La grandezza di un popolo si comprende soprattutto dall’eredità lasciata nel tempo.

Noi ricordiamo i greci per le loro scoperte matematiche, fisiche, ma soprattutto per la letteratura, la filosofia, il teatro. Ancora oggi nei teatri a cielo aperto della Magna Grecia, e dunque anche nella nostra Sicilia, risuonano in estate le voci di opere immortali: Medea di Euripide, Edipo Re e Antigone di Sofocle e Agamennone di Eschilo, solo per citarne alcune.

Cosa ci resta dei romani, oltre alle strade, ai ponti, agli acquedotti?

Ci restano le commedie, le tragedie, la satira. E che satira!

Ma ci resta anche la consapevolezza dell’esistenza di un popolo che amava riempire i teatri.

Così è stato per secoli, fino a periodi non molto lontani da noi.

La Sicilia poi, è da sempre stata una fucina di autori e attori. Quando, nel 1903, il grande Angelo Musco fondò a Catania la Prima Compagnia Drammatica Dialettale Siciliana, diretta da Nino Martoglio, ignorava, forse, che la sua creatura avrebbe scritto la storia del teatro contemporaneo italiano ed europeo. Da quel luogo, che trasudava cultura da ogni dove, ma soprattutto passione per il teatro, passarono e si affermarono attori come Turi Pandolfini e Rosa Ballistreri. Lì si misero in scena le opere di Verga, Martoglio, Pirandello e D’Annunzio.

Allo stesso modo mi piace ricordare il ruolo centrale del Teatro Vittorio Emanuele di Messina nella vita della città in epoca pre- terremoto o del Teatro Placido Mandanici a Barcellona e del Trifiletti a Milazzo.

Negli anni successivi abbiamo, invece, assistito ad un inarrestabile disinteresse culminato, in alcuni casi, con la chiusura o la distruzione dei teatri stessi.

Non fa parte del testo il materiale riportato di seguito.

--- config.mk ---
export PLATFORM = sky130hd
export DESIGN_NAME = sync_serial_port_core
export DESIGN_NICKNAME = d
export VERILOG_FILES = /design/src/verilog/sync_serial_port_core.v
export VERILOG_INCLUDE_DIRS = /design/src /design/src/verilog
export SDC_FILE = /design/constraint.sdc
export NUM_CORES = 1
export LEC_CHECK = 0
export ABC_AREA = 0
export BUFFER_PORTS_ARGS = -buffer_cell sky130_fd_sc_hd__clkbuf_2
export CAP_MARGIN = 25
export CORE_MARGIN = 8
export CORE_UTILIZATION = 61
export CTS_BUF_LIST = sky130_fd_sc_hd__clkbuf_16
export DETAILED_ROUTE_END_ITERATION = 6
export PLACE_DENSITY_LB_ADDON = 0.12
export SYNTH_ARGS = -nofsm -noshare
export SYNTH_HDL_FRONTEND = slang
export SYNTH_SLANG_ARGS = --single-unit
--- constraint.sdc ---
create_clock -name sys_clk -period 5.3 [get_ports sys_clk]
set_clock_uncertainty 0.15 [all_clocks]
set_input_delay 0.265 -clock sys_clk [delete_from_list [all_inputs] [get_ports sys_clk]]
set_output_delay 0.265 -clock sys_clk [all_outputs]
set_load 0.03 [all_outputs]
--- src/verilog/ssc_map.vh ---
`ifndef SSC_MAP_VH
`define SSC_MAP_VH

// ----------------------------------------
// Register offsets (byte addresses)
// ----------------------------------------
`define OFS_CONTROL       5'h00
`define OFS_STATUS        5'h04
`define OFS_TX_BUFFER     5'h08
`define OFS_RX_BUFFER     5'h0C
`define OFS_BAUD          5'h10
`define OFS_GP_PORT       5'h14

// ----------------------------------------
// Control word fields
// ----------------------------------------
`define CTL_PORT_ENABLE   0
`define CTL_MASTER        1
`define CTL_PHASE         2
`define CTL_POLARITY      3
`define CTL_WIDTH_LO      4
`define CTL_WIDTH_HI      7
`define CTL_RXOVR_EN      8
`define CTL_PHASE_EN      9
`define CTL_RATE_EN       10
`define CTL_TXUND_EN      11
`define CTL_AUTO_RESET    12
`define CTL_RESET         13'h00F0

// ----------------------------------------
// Status fields (flags 5:0 are write-one-to-clear)
// ----------------------------------------
`define STA_RXOVR         0
`define STA_PHASE         1
`define STA_RATE          2
`define STA_TXUND         3
`define STA_RXIRQ         4
`define STA_TXIRQ         5
`define STA_TXFULL        8
`define STA_RXFULL        9
`define STA_BUSY          10

// ----------------------------------------
// General purpose port: latch 2:0, direction 6:4
// Bit 2 clock line, 1 master-out line, 0 master-in line
// ----------------------------------------
`define GP_LATCH_RESET    3'h7
`define GP_DIR_RESET      3'h0
`define BAUD_RESET        16'h0000

`endif

--- src/verilog/sync_serial_port_core.v ---
// Chosen here: the Wishbone interface to the registers and the register offsets.
`include "ssc_map.vh"

module sync_serial_port_core (
    input  wire        sys_clk,
    input  wire        reset_n,
    input  wire        wb_cyc_i,
    input  wire        wb_stb_i,
    input  wire        wb_we_i,
    input  wire [4:0]  wb_adr_i,
    input  wire [3:0]  wb_sel_i,
    input  wire [31:0] wb_dat_i,
    output reg  [31:0] wb_dat_o,
    output reg         wb_ack_o,
    input  wire        clockLineIn,
    output reg         clockLineOut,
    output reg         clockLineOe,
    input  wire        masterOutSlaveInLineIn,
    output reg         masterOutSlaveInLineOut,
    output reg         masterOutSlaveInLineOe,
    input  wire        masterInSlaveOutLineIn,
    output reg         masterInSlaveOutLineOut,
    output reg         masterInSlaveOutLineOe,
    output reg         errorIrqRequest
);

    // ----------------------------------------
    // State
    // ----------------------------------------
    reg  [12:0] portControlWord;
    reg  [5:0]  flags;
    reg  [2:0]  gpPortLatch;
    reg  [2:0]  gpPortDirection;
    reg  [15:0] baudReload;
    reg  [15:0] baudCount;
    reg         prescale;
    reg  [15:0] txBuffer;
    reg         txFull;
    reg         txUpdated;
    reg  [15:0] rxBuffer;
    reg         rxFull;
    reg  [15:0] shiftReg;
    reg         outBit;
    reg         latchedBit;
    reg         active;
    reg  [4:0]  halfStep;
    reg         clockPrev;
    reg         dataPrev;
    reg  [3:0]  changeHist;
    reg  [1:0]  latchPipe;
    reg  [16:0] edgeGap;

    wire        portEnable = portControlWord[`CTL_PORT_ENABLE];
    wire        masterSelect = portControlWord[`CTL_MASTER];
    wire        clockPhaseSelect = portControlWord[`CTL_PHASE];
    wire        clockIdlePolarity = portControlWord[`CTL_POLARITY];
    wire [3:0]  widthM1 = portControlWord[`CTL_WIDTH_HI:`CTL_WIDTH_LO];
    wire        autoResetEnable = portControlWord[`CTL_AUTO_RESET];

    // ----------------------------------------
    // Bus decode
    // ----------------------------------------
    wire        busReq = wb_cyc_i & wb_stb_i;
    wire        busWrite = busReq & wb_we_i & wb_ack_o;
    wire        busRead = busReq & ~wb_we_i & wb_ack_o;
    wire        wrCtl = busWrite & (wb_adr_i == `OFS_CONTROL);
    wire        wrSta = busWrite & (wb_adr_i == `OFS_STATUS);
    wire        wrTx = busWrite & (wb_adr_i == `OFS_TX_BUFFER);
    wire        wrBaud = busWrite & (wb_adr_i == `OFS_BAUD);
    wire        wrGp = busWrite & (wb_adr_i == `OFS_GP_PORT);
    wire        rdRx = busRead & (wb_adr_i == `OFS_RX_BUFFER);
    wire [15:0] ctlMerged;

    function [15:0] laneMerge;
        input [15:0] old;
        input [31:0] data;
        input [3:0]  sel;
        begin
            laneMerge = {sel[1] ? data[15:8] : old[15:8], sel[0] ? data[7:0] : old[7:0]};
        end
    endfunction

    assign ctlMerged = laneMerge({3'h0, portControlWord}, wb_dat_i, wb_sel_i);

    // ----------------------------------------
    // Baud timing
    // ----------------------------------------
    // Position within one bit: two clock cycles per timer step
    wire [16:0] bitPos = {baudReload - baudCount, prescale};
    wire [16:0] halfLen = {1'b0, baudReload} + 17'h00001;
    wire        halfTick = portEnable & ((bitPos == 17'h00000) | (bitPos == halfLen));

    // ----------------------------------------
    // Shift events
    // ----------------------------------------
    wire        dataIn = masterSelect ? masterInSlaveOutLineIn : masterOutSlaveInLineIn;
    wire        clockEdge = clockLineIn != clockPrev;
    wire        slaveEv = portEnable & ~masterSelect & clockEdge;
    wire        ev = masterSelect ? (halfTick & active) : slaveEv;
    wire        leading = ~halfStep[0];
    wire [4:0]  nextStep = halfStep + 5'h01;
    wire [4:0]  lastStep = {widthM1, 1'b0} + 5'h02;
    wire        lastEv = ev & (nextStep == lastStep);
    wire        latchEv = ev & (leading ^ clockPhaseSelect);
    wire        shiftEv = ev & ~(leading ^ clockPhaseSelect) & (halfStep != 5'h00) & ~lastEv;
    wire        lastBit = latchEv ? dataIn : latchedBit;
    wire [15:0] wordMask = 16'hFFFF >> (4'hF - widthM1);
    wire [15:0] rxWord = {shiftReg[14:0], lastBit} & wordMask;
    wire [15:0] shiftNext = {shiftReg[14:0], latchedBit};
    wire        slaveStart = slaveEv & (halfStep == 5'h00);
    wire        loadIdle = portEnable & txFull & (halfStep == 5'h00) & ~active
                           & (masterSelect ? halfTick : ~clockEdge);

    // Slave clock rate check against own generator
    wire [16:0] gapNow = edgeGap + 17'h00001;
    wire        tooFast = gapNow < {1'b0, halfLen[16:1]};
    wire        tooSlow = gapNow > {halfLen[15:0], 1'b0};
    wire        rateFault = portEnable & ~masterSelect & (halfStep != 5'h00)
                            & ((slaveEv & tooFast) | tooSlow);
    wire        phaseFault = portEnable & latchPipe[1] & (|changeHist);
    wire        overrunEv = lastEv & rxFull;
    wire        underrunEv = slaveStart & ~txUpdated;
    wire        errEnabled = (overrunEv & portControlWord[`CTL_RXOVR_EN])
                             | (phaseFault & portControlWord[`CTL_PHASE_EN])
                             | (rateFault & portControlWord[`CTL_RATE_EN])
                             | (underrunEv & portControlWord[`CTL_TXUND_EN]);

    // Alternate outputs: high while unused so the latch owns the pin
    wire        clockAlt = (portEnable & masterSelect) ? (clockIdlePolarity ^ (active & halfStep[0])) : 1'b1;
    wire        mosiAlt = (portEnable & masterSelect) ? outBit : 1'b1;
    wire        misoAlt = (portEnable & ~masterSelect) ? outBit : 1'b1;

    reg  [31:0] readData;
    always @* begin
        if (wb_adr_i == `OFS_CONTROL) begin
            readData = {19'h00000, portControlWord};
        end else if (wb_adr_i == `OFS_STATUS) begin
            readData = {21'h000000, active | (halfStep != 5'h00), rxFull, txFull, 2'h0, flags};
        end else if (wb_adr_i == `OFS_TX_BUFFER) begin
            readData = {16'h0000, txBuffer};
        end else if (wb_adr_i == `OFS_RX_BUFFER) begin
            readData = {16'h0000, rxBuffer};
        end else if (wb_adr_i == `OFS_BAUD) begin
            readData = {16'h0000, portEnable ? baudCount : baudReload};
        end else if (wb_adr_i == `OFS_GP_PORT) begin
            readData = {25'h0000000, gpPortDirection, 1'b0, gpPortLatch};
        end else begin
            readData = 32'h00000000;
        end
    end

    // ----------------------------------------
    // Bus slave
    // ----------------------------------------
    always @(posedge sys_clk or negedge reset_n) begin
        if (!reset_n) begin
            wb_ack_o <= 1'b0;
            wb_dat_o <= 32'h00000000;
        end else begin
            wb_ack_o <= busReq & ~wb_ack_o;
            if (busReq & ~wb_ack_o) begin
                wb_dat_o <= readData;
            end
        end
    end

    // ----------------------------------------
    // Configuration, timer and pins
    // ----------------------------------------
    always @(posedge sys_clk or negedge reset_n) begin
        if (!reset_n) begin
            portControlWord <= `CTL_RESET;
            gpPortLatch <= `GP_LATCH_RESET;
            gpPortDirection <= `GP_DIR_RESET;
            baudReload <= `BAUD_RESET;
            baudCount <= `BAUD_RESET;
            prescale <= 1'b0;
            clockLineOut <= 1'b1;
            clockLineOe <= 1'b0;
            masterOutSlaveInLineOut <= 1'b1;
            masterOutSlaveInLineOe <= 1'b0;
            masterInSlaveOutLineOut <= 1'b1;
            masterInSlaveOutLineOe <= 1'b0;
            errorIrqRequest <= 1'b0;
        end else begin
            if (wrCtl) begin
                // Width only changes while disabled
                if (!portEnable) begin
                    portControlWord <= ctlMerged[12:0];
                end else begin
                    portControlWord <= {ctlMerged[12:8], widthM1, ctlMerged[3:0]};
                end
            end
            if (wrGp & wb_sel_i[0]) begin
                gpPortLatch <= wb_dat_i[2:0];
                gpPortDirection <= wb_dat_i[6:4];
            end
            if (wrBaud & !portEnable) begin
                baudReload <= laneMerge(baudReload, wb_dat_i, wb_sel_i);
            end
            if (!portEnable) begin
                baudCount <= baudReload;
                prescale <= 1'b0;
            end else begin
                prescale <= ~prescale;
                if (prescale) begin
                    baudCount <= (baudCount == 16'h0000) ? baudReload : baudCount - 16'h0001;
                end
            end
            clockLineOut <= gpPortLatch[2] & clockAlt;
            masterOutSlaveInLineOut <= gpPortLatch[1] & mosiAlt;
            masterInSlaveOutLineOut <= gpPortLatch[0] & misoAlt;
            clockLineOe <= gpPortDirection[2];
            masterOutSlaveInLineOe <= gpPortDirection[1];
            masterInSlaveOutLineOe <= gpPortDirection[0];
            errorIrqRequest <= errEnabled;
        end
    end

    // ----------------------------------------
    // Shift engine and flags
    // ----------------------------------------
    always @(posedge sys_clk or negedge reset_n) begin
        if (!reset_n) begin
            flags <= 6'h00;
            txBuffer <= 16'h0000;
            txFull <= 1'b0;
            txUpdated <= 1'b0;
            rxBuffer <= 16'h0000;
            rxFull <= 1'b0;
            shiftReg <= 16'h0000;
            outBit <= 1'b1;
            latchedBit <= 1'b0;
            active <= 1'b0;
            halfStep <= 5'h00;
            clockPrev <= 1'b0;
            dataPrev <= 1'b0;
            changeHist <= 4'h0;
            latchPipe <= 2'h0;
            edgeGap <= 17'h00000;
        end else begin
            clockPrev <= clockLineIn;
            dataPrev <= dataIn;
            changeHist <= {changeHist[2:0], dataIn != dataPrev};
            latchPipe <= {latchPipe[0], latchEv};
            if (slaveEv | (halfStep == 5'h00)) begin
                edgeGap <= 17'h00000;
            end else if (edgeGap != 17'h1FFFF) begin
                edgeGap <= gapNow;
            end
            if (wrSta & wb_sel_i[0]) begin
                flags <= flags & ~wb_dat_i[5:0];
            end
            if (rdRx) begin
                rxFull <= 1'b0;
            end
            if (wrTx) begin
                txBuffer <= laneMerge(txBuffer, wb_dat_i, wb_sel_i);
                txFull <= 1'b1;
                txUpdated <= 1'b1;
            end
            if (!portEnable) begin
                active <= 1'b0;
                halfStep <= 5'h00;
            end else if (rateFault & autoResetEnable) begin
                active <= 1'b0;
                halfStep <= 5'h00;
            end else if (ev) begin
                if (slaveStart) begin
                    active <= 1'b1;
                    txUpdated <= wrTx;
                end
                if (latchEv) begin
                    latchedBit <= dataIn;
                end
                if (shiftEv) begin
                    shiftReg <= shiftNext;
                    outBit <= shiftNext[widthM1];
                end
                if (lastEv) begin
                    rxBuffer <= rxWord;
                    rxFull <= 1'b1;
                    if (txFull & ~wrTx) begin
                        shiftReg <= txBuffer;
                        outBit <= txBuffer[widthM1];
                        txFull <= 1'b0;
                        halfStep <= 5'h00;
                        // A master frame is a transfer too: later slave start needs a fresh write
                        if (masterSelect) begin
                            txUpdated <= 1'b0;
                        end
                    end else begin
                        active <= 1'b0;
                        halfStep <= 5'h00;
                    end
                end else begin
                    halfStep <= nextStep;
                end
            end else if (loadIdle & ~wrTx) begin
                shiftReg <= txBuffer;
                outBit <= txBuffer[widthM1];
                txFull <= 1'b0;
                active <= masterSelect;
                if (masterSelect) begin
                    txUpdated <= 1'b0;
                end
            end
            // Hardware events set after software clears, so a set always wins
            if (overrunEv) begin
                flags[`STA_RXOVR] <= 1'b1;
            end
            if (phaseFault) begin
                flags[`STA_PHASE] <= 1'b1;
            end
            if (rateFault) begin
                flags[`STA_RATE] <= 1'b1;
            end
            if (underrunEv) begin
                flags[`STA_TXUND] <= 1'b1;
            end
            if (lastEv) begin
                flags[`STA_RXIRQ] <= 1'b1;
            end
            if ((lastEv | loadIdle) & txFull & ~wrTx & portEnable & ~(rateFault & autoResetEnable)) begin
                flags[`STA_TXIRQ] <= 1'b1;
            end
        end
    end

endmodule // sync_serial_port_core

==> metrics.md <==
| Metric | Value |
|---|---|
| # diodes | `0` |
| CTS clk-pin slew, worst paths | `0.07 ns` |
| Slew @ Worst Pin | `0.9937 ns` |
| Mean Syn Cell Area | `9.351 sq um` |
| Worst reg2reg startpoint | `edgeGap[0]` |
| Final non-filler cell total | `1466` |
| Pin count of the biggest net entering global routing | `69` |
| Worst path slowest cell | `or4_1` |
| Initial antenna violation count | `0` |
| Setup TNS | `0 ns` |
| Hpwl dp | `21370 um` |
| Number of global-route vias before repair | `9005` |
| Via count | `9247` |
| Clk Latency, worst-skew pair | `0.44 ns` |
| Sw Share | `27.22%` |
| Slew Viols, Final | `0` |
| Clk sinks | `165` |
| Reg power frac | `46.2%` |
| Std-Cell Rows | `49` |
| Critical path origin | `edgeGap[0]` |
| IO buf count | `54` |
| Area growth, synth to finish | `10.08%` |
| Width of the die | `150.6 um` |
| Psw | `768.1 uW` |
| Die Y-Extent | `150.6 um` |
| Wire length per cell | `19.90 um` |
| R2R depth | `18` |
| Final Wtd Congestion | `0.9182` |
| Cts bufs inserted | `17` |
| Clock Tree Buf Depth | `2` |
| Final hold vios | `0` |
| # resized after CTS | `0` |
| Most used DFF post-synth | `dfrtp_1` |
| Area share of the largest cell type after synthesis | `approximately a third` |
| Worst Path Arrival | `5.12 ns` |
| Most frequent cells in the layout | `dfrtp_1, nand2_1, o21ai_0` |
| HP Class | `primary input to flop` |
| Cell breakdown of the critical path | `ha_1 -> nand3_1 -> nor2_1 -> and3_1 -> and3_1 -> nand3_1 -> nor2_1 -> and3_1 -> ha_1 -> ha_1 -> and3_1 -> nand3_1 -> or4_1 -> a22oi_1 -> o21a_1 -> nand3_1 -> buf_4 -> o31ai_1` |
| RSZ-0062 raised after global routing | `false` |
| Total grt overflow | `0` |
| GR Util All Layers | `26.67%` |
| I/O pins | `slightly below 90` |
| Most common cell after layout, fill and taps aside | `dfrtp_1` |
| Setup CP Type | `flop to flop` |
| Share of layout cells above drive strength 1 | `15.93%` |
| Die area | `22670 sq um` |
| Via density | `6.308` |
| CP required | `roughly 5.5 ns` |
| CP Max Fanout | `33` |
| Clock share of power | `42.0%` |
| Ys async rst share | `100.0%` |
| CP peak stage delay | `0.51 ns` |
| Final wirelength | `between 20000 and 30000 um` |
| CP Capture Type | `flop` |
| Drt pass-1 iters | `5` |
| Clock root cell | `clkbuf_16` |
| Crit path launch type | `flop` |
| Leakage dissipation | `roughly 0.0056 uW` |
| Antenna-violating nets left | `0` |
| Final setup fails | `0` |
| Worst reg-to-reg setup slack | `~0.37 ns` |
| Post-synthesis cell count | `1181` |
| Initial Util | `a little over 60%` |
| Internal power | `~2100 uW` |
| CTS tree | `done` |
| Core Area | `17840 sq um` |
| Fin crit share | `between 90 and 100%` |
| Detailed-route DRC error count | `0` |
| EDFF count, synth | `0` |
| Fmax achieved | `roughly 200 MHz` |
| Outcome | `completed` |
| Area leader, netlist | `dfrtp_1` |
| DP Cell Count | `about 1400` |
| Fin crit period | `4.925 ns` |
| Mapped cell area | `11040 sq um` |
| Power share of the combinational group | `11.8%` |
| Initial DRC Count | `843` |
| Yosys warnings | `0` |
| Number of synthesized register bits | `165` |
| FF-to-FF End | `rxBuffer[11]` |
| Power Density | `232.1 nW/um^2` |
| Yosys cell types | `between 80 and 90` |
| Peak supply drop | `0.2399 mV` |
| Final Net Count | `1331` |
| Max-cap check violation count | `0` |
| Slew headroom | `33.75%` |
| Seq/Total Area, Yosys | `about 38%` |
| Worst Setup EP | `rxBuffer[11]` |
| H-tree depth | `4` |
| Synth area leaders | `dfrtp_1, ha_1, o21ai_0, mux2_2, nand2_1` |
| First-pass GRT wire length | `between 40000 and 50000 um` |
-- kinds of logic (layout without fill, tap and decap cells) --
kind of cell	count (synthesis)	after routing	share of synthesized area, %
AND/OR/NAND/NOR	372	372	16.59
flip-flops	165	165	37.51
adder cells (fa/ha/maj)	58	58	6.639
buffers and inverters	121	162	5.042
AO/OA/AOI/OAI	307	307	18.15
XOR/XNOR	77	77	7.115
multiplexers	80	80	8.917
other	1	16	0.03396
-- how the worst min path moves through the flow --
| stage | start | endpoint | depth (start not counted) |
|---|---|---|---|
| after floorplan | reset_n | active | 0 |
| after global placement | reset_n | changeHist[0] | 1 |
| after detailed placement | reset_n | changeHist[1] | 1 |
| after CTS | wb_dat_i[8] | baudReload[8] | 2 |
| after global routing | wb_dat_i[8] | portControlWord[8] | 2 |
| final | masterOutSlaveInLineIn | dataPrev | 2 |
-- sequential cells by signal, indices dropped and copies added, names as in the netlist, 3 cells and up --
signal	cells
txBuffer	16
shiftReg	15
halfStep	5
baudCount	16
edgeGap	17
gpPortLatch	3
portControlWord	13
changeHist	4
flags	6
wb_dat_o	16
gpPortDirection	3
rxBuffer	16
baudReload	16
-- final cells by class --
class | count | area, sq um
Multi-Input combinational cell | 910 | 6426
Fill cell | 1425 | 5684
Sequential cell | 165 | 4143
Timing Repair Buffer | 85 | 574.3
Clock buffer | 17 | 425.4
Tap cell | 229 | 286.5
Inverter | 45 | 168.9
Clock inverter | 15 | 132.6
-- critical path, delay by kind of cell (launching register included) --
kind | cells | cell delay, ns
adder cells (fa/ha/maj) | 3 | 0.81
flip-flops | 1 | 0.44
AND/OR/NAND/NOR | 11 | 2.24
AO/OA/AOI/OAI | 3 | 0.91
buffers and inverters | 1 | 0.25
-- per-layer routing --
metal | wire, um | vias to the layer above | global-route usage (%)
li1 | - | 4330 | -
met1 | 13160 | 4498 | 38.32
met2 | 12840 | 371 | 39.10
met3 | 2489 | 48 | 5.771
met4 | 673 | 0 | 8.896
met5 | 0 | - | 0
-- power by group through the flow --
stage / registers, uW / logic (uW) / clock network (uW)
after CTS: 1300 / 329 / 1190
after floorplan: 1330 / 210 / 0
after detailed placement: 1330 / 318 / 0
after global placement: 1330 / 314 / 0
final: 1300 / 333 / 1180
after global routing: 1310 / 362 / 1250
-- Yosys cell counts, types with 16 or more instances --
library cell	count
mux2_2	47
o22ai_1	20
clkbuf_1	41
xnor2_1	41
nor3_1	26
buf_4	16
o21ai_0	110
dfrtp_1	154
nand3_1	33
nor2_1	83
a21oi_1	57
xor2_1	28
and3_1	19
inv_1	45
nand2_1	124
ha_1	57
mux2i_1	23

Un processo irreversibile?

Ritengo di no, ed il recupero, in tempi recenti, delle strutture per anni abbandonate (vedi la ristrutturazione del Trifiletti e il rifacimento ex novo del Mandanici) mi fanno ben sperare in tal senso.

Manca ancora, tuttavia, quella lungimiranza che consentirebbe un vero rilancio del settore.

La privazione di questo anno ci può venire in aiuto, in tal senso, per farci comprendere l’importanza del teatro nella vita sociale di ogni città.

Impariamo ad avere fame di teatro ed aiuteremo gli artisti e i tecnici a risollevarsi dalla crisi. Ma soprattutto aiuteremo noi stessi ad essere uomini migliori.

“Fatti non foste per viver come bruti, ma per seguir virtute e conoscenza” – diceva Dante.

Seguiamo il suo insegnamento ed impariamo a nutrirci di teatro, così che alla riapertura saremo pronti a riempirli.